(Stored data)

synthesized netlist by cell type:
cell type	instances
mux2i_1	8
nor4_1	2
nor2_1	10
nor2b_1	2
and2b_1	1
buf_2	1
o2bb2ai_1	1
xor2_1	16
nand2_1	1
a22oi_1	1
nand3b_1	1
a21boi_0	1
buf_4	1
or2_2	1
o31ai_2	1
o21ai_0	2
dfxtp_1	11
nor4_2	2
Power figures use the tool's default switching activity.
--- config.mk ---
export PLATFORM = sky130hd
export DESIGN_NAME = pwled_serializer
export DESIGN_NICKNAME = d
export VERILOG_FILES = /design/src/rtl/pwled_pkg.sv /design/src/rtl/pwled_cell_timer.sv /design/src/rtl/pwled_pixel_shift.sv /design/src/rtl/pwled_latch_timer.sv /design/src/rtl/pwled_serializer.sv
export SDC_FILE = /design/constraint.sdc
export NUM_CORES = 1
export LEC_CHECK = 0
export ABC_AREA = 0
export BUFFER_PORTS_ARGS = -buffer_cell sky130_fd_sc_hd__clkbuf_2
export CAP_MARGIN = 10
export CORE_MARGIN = 3
export CORE_UTILIZATION = 61
export CTS_CLUSTER_DIAMETER = 30
export DETAILED_ROUTE_END_ITERATION = 8
export PLACE_DENSITY = 0.84
export SLEW_MARGIN = 20
export SYNTH_ARGS = -nofsm -noshare
export SYNTH_HDL_FRONTEND = slang
export SYNTH_SLANG_ARGS = --single-unit
--- constraint.sdc ---
create_clock -name clk -period 4.5 [get_ports clk]
set_input_delay 0.45 -clock clk [delete_from_list [all_inputs] [get_ports clk]]
set_output_delay 0.45 -clock clk [all_outputs]
set_load 0.05 [all_outputs]
--- src/rtl/pwled_pkg.sv ---
package pwled_pkg;
   typedef enum logic [1:0] {
      ST_IDLE  = 2'd0,
      ST_SEND  = 2'd1,
      ST_LATCH = 2'd2
   } pw_state_t;
endpackage

--- src/rtl/pwled_cell_timer.sv ---
module pwled_cell_timer #(
   parameter int CELL_TICKS = 10,
   parameter int ONE_HIGH   = 6,
   parameter int ZERO_HIGH  = 3
) (
   input  logic clk,
   input  logic rst_n,
   input  logic tick,
   input  logic run,
   input  logic bit_val,
   output logic cell_end,
   output logic line_hi
);
   localparam int CW = $clog2(CELL_TICKS + 1);
   localparam logic [CW-1:0] LAST_C = CW'(CELL_TICKS - 1);
   localparam logic [CW-1:0] ONE_C  = CW'(ONE_HIGH);
   localparam logic [CW-1:0] ZERO_C = CW'(ZERO_HIGH);

   logic [CW-1:0] cnt;
   logic [CW-1:0] hi_len;

   always_ff @(posedge clk) begin
      if (!rst_n || !run) begin
         cnt <= '0;
      end else if (tick) begin
         cnt <= (cnt == LAST_C) ? '0 : cnt + CW'(1);
      end
   end

   always_comb begin
      hi_len   = bit_val ? ONE_C : ZERO_C;
      cell_end = run && tick && (cnt == LAST_C);
      line_hi  = run && (cnt < hi_len);
   end

   // the tick count never leaves the cell
   p_cnt_bound_r2: assert property (@(posedge clk) disable iff (!rst_n)
      cnt <= LAST_C);

   // without a tick the count holds, unless the cell is abandoned
   p_freeze_r8: assert property (@(posedge clk) disable iff (!rst_n)
      (run && !tick) |=> (cnt == $past(cnt) || cnt == '0));
endmodule

--- src/rtl/pwled_pixel_shift.sv ---
module pwled_pixel_shift #(
   parameter int PIX_W     = 24,
   parameter bit MSB_FIRST = 1'b1
) (
   input  logic             clk,
   input  logic             rst_n,
   input  logic             load,
   input  logic [PIX_W-1:0] pix_in,
   input  logic             last_in,
   input  logic             advance,
   output logic             cur_bit,
   output logic             final_bit,
   output logic             frame_last
);
   localparam int IW = $clog2(PIX_W);
   localparam logic [IW-1:0] IDX_END = IW'(PIX_W - 1);

   logic [PIX_W-1:0] sreg;
   logic [IW-1:0]    idx;
   logic [PIX_W-1:0] shifted;

   generate
      if (MSB_FIRST) begin : g_msb
         assign shifted = {sreg[PIX_W-2:0], 1'b0};
         assign cur_bit = sreg[PIX_W-1];
      end else begin : g_lsb
         assign shifted = {1'b0, sreg[PIX_W-1:1]};
         assign cur_bit = sreg[0];
      end
   endgenerate

   always_ff @(posedge clk) begin
      if (!rst_n) begin
         sreg       <= '0;
         idx        <= '0;
         frame_last <= 1'b0;
      end else if (load) begin
         sreg       <= pix_in;
         idx        <= '0;
         frame_last <= last_in;
      end else if (advance) begin
         sreg <= shifted;
         idx  <= (idx == IDX_END) ? '0 : idx + IW'(1);
      end
   end

   assign final_bit = (idx == IDX_END);

   // bit position stays inside the pixel
   p_idx_bound_r3: assert property (@(posedge clk) disable iff (!rst_n)
      idx <= IDX_END);
endmodule
[src/rtl/rbb_pkg.sv]
// Package: shared constants and types for the windowed ROM bridge.
// Assumes a 32-bit host data path split into four byte lanes.
package rbb_pkg;
    localparam logic [4:0] BANK_CMD_CODE = 5'b00001;
    localparam logic [7:0] RX_FULL_MODE  = 8'h06;
    localparam logic [1:0] DW_CFG        = 2'd0;
    localparam logic [1:0] DW_ADDR       = 2'd1;
    localparam logic [1:0] DW_DATA       = 2'd2;
    localparam logic [1:0] DW_CMD        = 2'd3;

    typedef enum logic [1:0] {
        SEQ_IDLE  = 2'd0,
        SEQ_WRITE = 2'd1,
        SEQ_READ  = 2'd2
    } seq_state_t;
endpackage

[src/rtl/rbb_bank_sel.sv]
// Bank selector: holds the current window bank. Changes it only when a
// bank command carries the expected command code. Assumes sel_wr is
// already qualified by the host decode.
module rbb_bank_sel #(
    parameter int BANK_W = 3
) (
    input  logic              clk,
    input  logic              rst_n,
    input  logic              sel_wr,
    input  logic [4:0]        sel_code,
    input  logic [BANK_W-1:0] sel_bank,
    output logic [BANK_W-1:0] bank
);
    import rbb_pkg::*;

    // Bank register update on a valid command
    always_ff @(posedge clk) begin
        if (!rst_n)
            bank <= '0;
        else if (sel_wr && sel_code == BANK_CMD_CODE)
            bank <= sel_bank;
    end

    AST_BANK_CMD_ONLY: assert property (@(posedge clk) disable iff (!rst_n)
        !(sel_wr && sel_code == BANK_CMD_CODE) |=> $stable(bank));
endmodule

[src/rtl/rbb_regfile.sv]
// Register file: the ROM address latch and the configuration word, both
// written per byte lane. Assumes the write strobes are mutually exclusive.
module rbb_regfile #(
    parameter int LANES = 4
) (
    input  logic               clk,
    input  logic               rst_n,
    input  logic               addr_wr,
    input  logic               cfg_wr,
    input  logic [LANES-1:0]   be,
    input  logic [8*LANES-1:0] wdata,
    output logic [8*LANES-1:0] addr_q,
    output logic [8*LANES-1:0] cfg_q
);
    for (genvar i = 0; i < LANES; i++) begin : g_lane
        // Address latch byte lane
        always_ff @(posedge clk) begin
            if (!rst_n)
                addr_q[8*i +: 8] <= '0;
            else if (addr_wr && be[i])
                addr_q[8*i +: 8] <= wdata[8*i +: 8];
        end

        // Configuration word byte lane
        always_ff @(posedge clk) begin
            if (!rst_n)
                cfg_q[8*i +: 8] <= '0;
            else if (cfg_wr && be[i])
                cfg_q[8*i +: 8] <= wdata[8*i +: 8];
        end
    end

    AST_ONE_REG_WRITE: assert property (@(posedge clk) disable iff (!rst_n)
        !(addr_wr && cfg_wr));
endmodule

[src/rtl/rbb_rom_seq.sv]
// ROM strobe sequencer: issues one write-enable pulse of WE_CYCLES or one
// output-enable pulse of RD_CYCLES. done is high in the last strobe cycle.
// Assumes start_wr and start_rd are only raised while idle.
module rbb_rom_seq #(
    parameter int WE_CYCLES = 4,
    parameter int RD_CYCLES = 3
) (
    input  logic       clk,
    input  logic       rst_n,
    input  logic       start_wr,
    input  logic       start_rd,
    input  logic [7:0] wbyte,
    output logic       rom_we,
    output logic       rom_oe,
    output logic [7:0] rom_wdata,
    output logic       busy,
    output logic       done,
    output logic       rd_done
);
    import rbb_pkg::*;

    localparam int MAXC = (WE_CYCLES > RD_CYCLES) ? WE_CYCLES : RD_CYCLES;
    localparam int CW   = $clog2(MAXC + 1);

    seq_state_t    state;
    logic [CW-1:0] cnt;
    logic [15:0]   chk_we_len;
    logic [15:0]   chk_oe_len;

    assign busy    = (state != SEQ_IDLE);
    assign done    = busy && (cnt == '0);
    assign rd_done = (state == SEQ_READ) && (cnt == '0);

    // Strobe state machine and cycle counter
    always_ff @(posedge clk) begin
        if (!rst_n) begin
            state     <= SEQ_IDLE;
            cnt       <= '0;
            rom_we    <= 1'b0;
            rom_oe    <= 1'b0;
            rom_wdata <= '0;
        end else begin
            case (state)
                SEQ_IDLE: begin
                    if (start_wr) begin
                        state     <= SEQ_WRITE;
                        cnt       <= CW'(WE_CYCLES - 1);
                        rom_we    <= 1'b1;
                        rom_wdata <= wbyte;
                    end else if (start_rd) begin
                        state  <= SEQ_READ;
                        cnt    <= CW'(RD_CYCLES - 1);
                        rom_oe <= 1'b1;
                    end
                end
                SEQ_WRITE, SEQ_READ: begin
                    if (cnt == '0) begin
                        state  <= SEQ_IDLE;
                        rom_we <= 1'b0;
                        rom_oe <= 1'b0;
                    end else begin
                        cnt <= cnt - CW'(1);
                    end
                end
                default: state <= SEQ_IDLE;
            endcase
        end
    end

    // Checker counters: length of the current strobe run
    always_ff @(posedge clk) begin
        if (!rst_n) begin
            chk_we_len <= '0;
            chk_oe_len <= '0;
        end else begin
            chk_we_len <= rom_we ? chk_we_len + 16'd1 : 16'd0;
            chk_oe_len <= rom_oe ? chk_oe_len + 16'd1 : 16'd0;
        end
    end

    AST_ONE_STROBE: assert property (@(posedge clk) disable iff (!rst_n)
        !(rom_we && rom_oe));
    AST_WDATA_STABLE: assert property (@(posedge clk) disable iff (!rst_n)
        (rom_we && $past(rom_we)) |-> $stable(rom_wdata));
    AST_WE_LENGTH: assert property (@(posedge clk) disable iff (!rst_n)
        $fell(rom_we) |-> (chk_we_len == 16'(WE_CYCLES)));
    AST_OE_LENGTH: assert property (@(posedge clk) disable iff (!rst_n)
        $fell(rom_oe) |-> (chk_oe_len == 16'(RD_CYCLES)));
endmodule

[src/rtl/rombank_bridge.sv]
// Windowed register bank ROM bridge: decodes host accesses to a 16-byte
// window, routes them to the bank selector, the register file or the ROM
// strobe sequencer, and applies the receiver-mode range gate.
// Assumes host_req stays high until host_ack and NUM_BANKS >= 4.
module rombank_bridge #(
    parameter int NUM_BANKS = 8,
    parameter int ROM_AW    = 17,
    parameter int LIMIT_AW  = 16,
    parameter int WE_CYCLES = 4,
    parameter int RD_CYCLES = 3
) (
    input  logic              clk,
    input  logic              rst_n,
    input  logic              host_req,
    input  logic              host_wr,
    input  logic [1:0]        host_dw,
    input  logic [3:0]        host_be,
    input  logic [31:0]       host_wdata,
    output logic [31:0]       host_rdata,
    output logic              host_ack,
    output logic [ROM_AW-1:0] rom_addr,
    output logic [7:0]        rom_wdata,
    input  logic [7:0]        rom_rdata,
    output logic              rom_we,
    output logic              rom_oe
);
    import rbb_pkg::*;

    localparam int BANK_W = $clog2(NUM_BANKS);

    logic [BANK_W-1:0] bank;
    logic [31:0]       addr_q;
    logic [31:0]       cfg_q;
    logic              seq_busy, seq_done, seq_rd_done;
    logic              accept, in_b0, in_b3;
    logic              hit_cmd, hit_addr, hit_data, hit_cfg;
    logic              full_mode, beyond, rom_ok;
    logic              start_wr, start_rd, rom_op;
    logic              sel_wr, addr_wr, cfg_wr;
    logic [31:0]       rd_mux;
    logic              ack_q;
    logic [31:0]       rdata_q;

    // Host decode and range gate
    always_comb begin
        accept    = host_req && !seq_busy && !ack_q;
        in_b0     = (bank == BANK_W'(0));
        in_b3     = (bank == BANK_W'(3));
        hit_cmd   = (host_dw == DW_CMD) && (host_be == 4'b1100);
        hit_addr  = in_b0 && (host_dw == DW_ADDR);
        hit_data  = in_b0 && (host_dw == DW_DATA) && (host_be == 4'b0001);
        hit_cfg   = in_b3 && (host_dw == DW_CFG);
        full_mode = (cfg_q[27:20] == RX_FULL_MODE);
        beyond    = |addr_q[ROM_AW-1:LIMIT_AW];
        rom_ok    = full_mode || !beyond;
        start_wr  = accept && host_wr && hit_data && rom_ok;
        start_rd  = accept && !host_wr && hit_data && rom_ok;
        rom_op    = start_wr || start_rd;
        sel_wr    = accept && host_wr && hit_cmd;
        addr_wr   = accept && host_wr && hit_addr;
        cfg_wr    = accept && host_wr && hit_cfg;
    end

    // Read data selection for register-level reads
    always_comb begin
        rd_mux = '0;
        if (host_dw == DW_CMD)
            rd_mux = {{(16 - BANK_W){1'b0}}, bank, 16'h0000};
        else if (hit_addr)
            rd_mux = addr_q;
        else if (hit_cfg)
            rd_mux = cfg_q;
        else if (hit_data)
            rd_mux = 32'h0000_00FF;
    end

    // Acknowledge pulse and read data register
    always_ff @(posedge clk) begin
        if (!rst_n) begin
            ack_q   <= 1'b0;
            rdata_q <= '0;
        end else begin
            ack_q <= (accept && !rom_op) || seq_done;
            if (accept && !host_wr && !rom_op)
                rdata_q <= rd_mux;
            else if (seq_rd_done)
                rdata_q <= {24'h0, rom_rdata};
        end
    end

    assign host_ack   = ack_q;
    assign host_rdata = rdata_q;
    assign rom_addr   = addr_q[ROM_AW-1:0];

    rbb_bank_sel #(.BANK_W(BANK_W)) u_bank (
        .clk      (clk),
        .rst_n    (rst_n),
        .sel_wr   (sel_wr),
        .sel_code (host_wdata[31:27]),
        .sel_bank (host_wdata[16 +: BANK_W]),
        .bank     (bank)
    );

    rbb_regfile #(.LANES(4)) u_regs (
        .clk     (clk),
        .rst_n   (rst_n),
        .addr_wr (addr_wr),
        .cfg_wr  (cfg_wr),
        .be      (host_be),
        .wdata   (host_wdata),
        .addr_q  (addr_q),
        .cfg_q   (cfg_q)
    );

    rbb_rom_seq #(.WE_CYCLES(WE_CYCLES), .RD_CYCLES(RD_CYCLES)) u_seq (
        .clk       (clk),
        .rst_n     (rst_n),
        .start_wr  (start_wr),
        .start_rd  (start_rd),
        .wbyte     (host_wdata[7:0]),
        .rom_we    (rom_we),
        .rom_oe    (rom_oe),
        .rom_wdata (rom_wdata),
        .busy      (seq_busy),
        .done      (seq_done),
        .rd_done   (seq_rd_done)
    );

    AST_GATE_LIMIT: assert property (@(posedge clk) disable iff (!rst_n)
        (rom_we || rom_oe) |-> (full_mode || !beyond));
    AST_ADDR_STABLE: assert property (@(posedge clk) disable iff (!rst_n)
        ((rom_we || rom_oe) && $past(rom_we || rom_oe)) |-> $stable(rom_addr));
    AST_ACK_PULSE: assert property (@(posedge clk) disable iff (!rst_n)
        host_ack |=> !host_ack);
    AST_ACK_AFTER_STROBE: assert property (@(posedge clk) disable iff (!rst_n)
        host_ack |-> (!rom_we && !rom_oe));
endmodule

[config.mk]
export PLATFORM = sky130hd
export DESIGN_NAME = rombank_bridge
export DESIGN_NICKNAME = d
export VERILOG_FILES = /design/src/rtl/rbb_pkg.sv /design/src/rtl/rbb_bank_sel.sv /design/src/rtl/rbb_regfile.sv /design/src/rtl/rbb_rom_seq.sv /design/src/rtl/rombank_bridge.sv
export SDC_FILE = /design/constraint.sdc
export NUM_CORES = 1
export LEC_CHECK = 0
export BUFFER_PORTS_ARGS = -buffer_cell sky130_fd_sc_hd__buf_4
export CORE_ASPECT_RATIO = 0.5
export CORE_MARGIN = 2
export CORE_UTILIZATION = 50
export DETAILED_ROUTE_END_ITERATION = 10
export GPL_ROUTABILITY_DRIVEN = 0
export PLACE_DENSITY_LB_ADDON = 0.25
export SYNTH_ARGS = -nofsm -noshare
export SYNTH_HDL_FRONTEND = slang
export SYNTH_HIERARCHICAL = 1
export SYNTH_SLANG_ARGS = --single-unit
export TNS_END_PERCENT = 20
[constraint.sdc]
create_clock -name clk -period 3.3 [get_ports clk]
set_clock_uncertainty 0.2 [all_clocks]
set_input_delay 0 -clock clk [delete_from_list [all_inputs] [get_ports clk]]
set_output_delay 0 -clock clk [all_outputs]
set_load 0.1 [all_outputs]
==> metrics.csv <==
stage,metric,value,unit
run_status,outcome,"finished, final reports clean",
synth,synth-adder-area-share,0.01319,
setup_path,end_kind,flip-flop,
floorplanning,die_w,154.9,um
grt,grt_pass1_vias,5113,
setup_path,required,3.43,ns
cts,cts_hold_buf,68,
sta,setup_tns,0,ns
setup_path,crit_arrival,3.21,ns
layout,final_layout_size_suffix_gt1_frac,0.3195,
placed_design,pre_cts_slack,0.5608,ns
power,irDropWorstVdd,374.0,uV
hold_path,hp-class,input port to flip-flop,
cts,cts_setup_buffers,0,
power,clockPowerShare,0.533,
floorplanning,die_h,79.45,um
power,powerDensity,501.0,nW/um^2
cts,clock_latency,0.40,ns
synth,synth_edf_count,0,
detailed_routing,via_per_inst,5.732,
sta,finalCriticalPeriod,3.082,ns
power,netSwitchingPower,0.8950,mW
power,p_seq_frac,0.367,
synth,yosys_warnings,6,
run,drv_cap,0,
detailed_routing,drtAntennaViolNets,0,
synth,muxShareOfSynthArea,0.02286,
synth,synth-simple-area-share,0.2433,
detailed_routing,dr.first_iter.drc_count,311,
grt,gr-usage-all-layers,0.2624,
sta,worst_slack,0.2176,ns
synth,ys.flop_type,dfxtp_1,
layout,n_fill_cell,857,
cts,cts_resized,0,
detailed_routing,dr.pass1.iters,5,
synth,ys_seq_area_frac,0.4044,
sta,max_freq,324.4,MHz
detailed_routing,via_count,5388,
sta,tightest_slew,0.7452,ns
setup_path,reg2reg_slack,0.22,ns
cts,cts_made_buffers,17,
cts,cts_max_path_buffers,2,
detailed_routing,wl_per_cell,16.84,um
floorplanning,pin_count,110,
placed_design,port_buffers,109,
sta,setup_viol,0,
floorplanning,initial_core_util,0.5153,
setup_path,path_class,flip-flop to flip-flop,
power,p_leak,2.968,nW
detailed_routing,drc,0,
cts,cts_tree,yes,
synth,synth_compound_area_frac,0.2325,
setup_path,crit_path_start_kind,flip-flop,
sta,finalMaxSlewViolations,0,
synth,synth_top_family_by_area,simple AND/OR/NAND/NOR gates,
floorplanning,rows,27,
sta,rsz0062_at_grt,false,
layout,syn_to_final_growth,35.19,%
placed_design,dp_hpwl,9633,um
grt,antenna_found_initial,0,
grt,overflow,0,
synth,synth_cells,637,
sta,finalHoldViolations,0,
cts,cts.sinks,115,
floorplanning,die-area,12310,sq um
power,swShare,0.2321,
cts,h-tree-depth,4,
layout,n_antenna_cell,0,
synth,synth-seq-cells,115,
detailed_routing,wirelength,15830,um
synth,synth_cell_type_count,52,
synth,synthArstFlopShare,0,
setup_path,path_max_fanout,4,
cts,path_clk_slew,0.06,ns
layout,fin_nets,840,
synth,syn_area_per_cell,8.937,sq um
cts,clock-root-buffer,clkbuf_16,
sta,final.period_utilization,0.9340,
floorplanning,coreArea,11050,sq um
synth,netlist_area,5693,sq um
sta,maxSlewHeadroom,0.4994,
synth,syn-num-nets,693,
grt,grt_pass1_wl,25560,um
power,combinationalPowerShare,0.100,
grt,grt_max_degree,65,
synth,synth_xor_area_frac,0,
power,p_int,2.961,mW
[power by group through the flow]
stage	sequential, mW	combinational, mW	clock [mW]
2_1_floorplan	1.53	0.147	0
3_3_place_gp	1.44	0.332	0
3_5_place_dp	1.44	0.333	0
4_1_cts	1.41	0.381	2.07
5_1_grt	1.42	0.410	2.14
6_report	1.41	0.386	2.05
[critical path: stages, from the launching register on]
cell	delay, ns
dfxtp_1	0.31
inv_1	0.11
ha_1	0.23
inv_1	0.06
or3b_1	0.41
inv_1	0.09
nand2_1	0.14
nor4_1	0.27
nand4bb_1	0.18
nor3_4	0.14
dlygate4sd3_1	0.68
mux2i_1	0.21
[Yosys cell counts (8+ instances only)]
cell type / instances / share of area
buf_2: 18 / 0.016
o21ai_2: 64 / 0.098
o31ai_1: 20 / 0.026
a21boi_0: 8 / 0.011
dfxtp_1: 115 / 0.40
o22ai_1: 10 / 0.011
buf_6: 17 / 0.034
buf_4: 14 / 0.018
and2_4: 8 / 0.012
nor2_1: 25 / 0.016
o31ai_2: 11 / 0.024
nand3_1: 31 / 0.027
a21oi_1: 28 / 0.025
nand4_1: 65 / 0.071
nand2_1: 99 / 0.065
o21ai_0: 16 / 0.014
inv_1: 10 / 0.0066
clkbuf_1: 10 / 0.0066
mux2_2: 8 / 0.016
[stage by stage]
| step | utilization | instances | hold slack [ns] | instance area (sq um) | power [mW] |
|---|---|---|---|---|---|
| CTS | 0.6967 | 940 | 0.1828 | 7696 | 3.870 |
| finish | 0.6967 | 940 | 0.1858 | 7696 | 3.856 |
| global route | 0.6967 | 940 | 0.1966 | 7696 | 3.969 |
| global placement | 0.5761 | 842 | 0.05653 | 6364 | 1.776 |
| floorplan | - | 637 | -0.05789 | 5693 | 1.677 |
| detailed placement | 0.5761 | 842 | 0.05866 | 6364 | 1.776 |
[state kept, by name, summed over array words and instances (netlist names), 2 cells and up]
| signal | cells |
|---|---|
| u_seq/state | 2 |
| host_rdata | 32 |
| u_seq/cnt | 3 |
| u_bank/bank | 3 |
| u_regs/addr_q | 32 |
| u_seq/rom_wdata | 8 |
| u_regs/cfg_q | 32 |
[cells in the final DEF, fill, tap and decap left out, types with 3 or more instances in the layout]
master         count
o21ai_0           16
o31ai_2           11
bufinv_16          6
nor2_1            24
o31ai_1           20
dfxtp_1          115
nor3_1             3
clkbuf_16         17
dlygate4sd3_1     68
nand2_1           99
clkinv_2           4
and3_1             3
nand3_1           31
a21oi_1           28
a21boi_0           8
nor2b_1            5
mux2_2             8
and2_4             8
buf_4            120
o21ai_2           64
inv_1             10
ha_1               6
nand4_1           65
mux2i_1            4
o22ai_1           10
and2_1             4
[per-layer routing]
layer	GRT usage	part of all wire	vias to the layer above
li1	-	-	2613
met5	0	0	-
met4	0.1046	0.014	0
met2	0.4467	0.48	198
met3	0.04289	0.057	26
met1	0.3369	0.45	2551
[worst paths after layout]
path / endpoint / depth (start not counted) / from
hold / removal: u_regs/cfg_q[12] / 4 / host_wdata[12]
setup / recovery: u_bank/bank[1] / 11 / u_seq/state[0]
hold reg to reg: u_regs/cfg_q[15] / 2 / u_regs/cfg_q[15]
setup reg to reg: u_bank/bank[1] / 11 / u_seq/state[0]
[kinds of logic (layout without fill, tap and decap cells)]
family / after synthesis / in the layout
AOI/OAI and AO/OA: 171 / 171
buffers and inverters: 71 / 229
adders and majority gates: 6 / 6
muxes: 12 / 12
and+or+nand+nor: 262 / 262
DFF: 115 / 115
[cell type report]
type | instances | area [sq um] | share of cell area
tap | 145 | 181.4 | 0.02357
sequential | 115 | 2302 | 0.2991
inverter | 10 | 37.54 | 0.004877
clock buffer | 19 | 442.9 | 0.05755
clock inverter | 11 | 209.0 | 0.02715
timing repair buffer | 189 | 1602 | 0.2081
multi-input combinational | 451 | 2922 | 0.3796
No activity file was read; power rests on OpenSTA's default activity.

**ABOUT THIS EXERCISE**.
Pull out every line of the entries that includes the word "advance".

**TASK OUTPUT**.
   input  logic             advance,
      end else if (advance) begin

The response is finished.